> [Assignment]
Lines from the one containing "## worst paths after layout" through the end of the entries below: set them down exactly, both ends included, with nothing added.

Data listing below:

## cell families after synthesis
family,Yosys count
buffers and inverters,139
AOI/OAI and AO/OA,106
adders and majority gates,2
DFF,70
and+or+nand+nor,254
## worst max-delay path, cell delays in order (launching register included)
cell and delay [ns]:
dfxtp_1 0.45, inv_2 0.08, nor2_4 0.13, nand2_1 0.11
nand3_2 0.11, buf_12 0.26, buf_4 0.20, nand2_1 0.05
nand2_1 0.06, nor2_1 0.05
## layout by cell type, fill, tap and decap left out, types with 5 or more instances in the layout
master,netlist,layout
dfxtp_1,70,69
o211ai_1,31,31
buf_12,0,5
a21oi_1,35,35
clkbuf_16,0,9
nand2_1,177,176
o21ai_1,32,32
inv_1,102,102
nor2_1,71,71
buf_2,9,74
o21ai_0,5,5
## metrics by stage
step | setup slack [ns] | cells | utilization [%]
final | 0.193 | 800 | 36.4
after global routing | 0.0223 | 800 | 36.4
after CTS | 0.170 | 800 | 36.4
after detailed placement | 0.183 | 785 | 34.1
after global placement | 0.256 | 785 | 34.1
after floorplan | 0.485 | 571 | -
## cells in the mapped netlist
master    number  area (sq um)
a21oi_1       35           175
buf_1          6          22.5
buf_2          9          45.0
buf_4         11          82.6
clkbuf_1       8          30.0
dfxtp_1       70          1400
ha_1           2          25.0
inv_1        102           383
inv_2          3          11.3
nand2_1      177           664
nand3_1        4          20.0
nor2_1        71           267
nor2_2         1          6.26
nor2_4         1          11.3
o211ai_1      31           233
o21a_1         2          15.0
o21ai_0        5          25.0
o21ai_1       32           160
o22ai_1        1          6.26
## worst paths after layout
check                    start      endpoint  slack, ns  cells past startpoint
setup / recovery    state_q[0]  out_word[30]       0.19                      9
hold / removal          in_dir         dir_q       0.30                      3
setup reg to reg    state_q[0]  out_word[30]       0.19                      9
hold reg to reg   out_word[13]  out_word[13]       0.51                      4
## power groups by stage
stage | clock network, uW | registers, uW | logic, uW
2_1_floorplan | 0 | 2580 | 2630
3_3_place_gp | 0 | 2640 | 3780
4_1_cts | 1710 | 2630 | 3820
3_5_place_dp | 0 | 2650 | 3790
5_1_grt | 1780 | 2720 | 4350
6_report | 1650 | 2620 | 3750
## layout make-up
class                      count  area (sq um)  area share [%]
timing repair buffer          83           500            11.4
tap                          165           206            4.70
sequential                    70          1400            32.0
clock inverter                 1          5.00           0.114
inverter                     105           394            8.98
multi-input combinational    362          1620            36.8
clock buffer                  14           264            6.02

End of Data listing.

> [The answer]
## worst paths after layout
check                    start      endpoint  slack, ns  cells past startpoint
setup / recovery    state_q[0]  out_word[30]       0.19                      9
hold / removal          in_dir         dir_q       0.30                      3
setup reg to reg    state_q[0]  out_word[30]       0.19                      9
hold reg to reg   out_word[13]  out_word[13]       0.51                      4
## power groups by stage
stage | clock network, uW | registers, uW | logic, uW
2_1_floorplan | 0 | 2580 | 2630
3_3_place_gp | 0 | 2640 | 3780
4_1_cts | 1710 | 2630 | 3820
3_5_place_dp | 0 | 2650 | 3790
5_1_grt | 1780 | 2720 | 4350
6_report | 1650 | 2620 | 3750
## layout make-up
class                      count  area (sq um)  area share [%]
timing repair buffer          83           500            11.4
tap                          165           206            4.70
sequential                    70          1400            32.0
clock inverter                 1          5.00           0.114
inverter                     105           394            8.98
multi-input combinational    362          1620            36.8
clock buffer                  14           264            6.02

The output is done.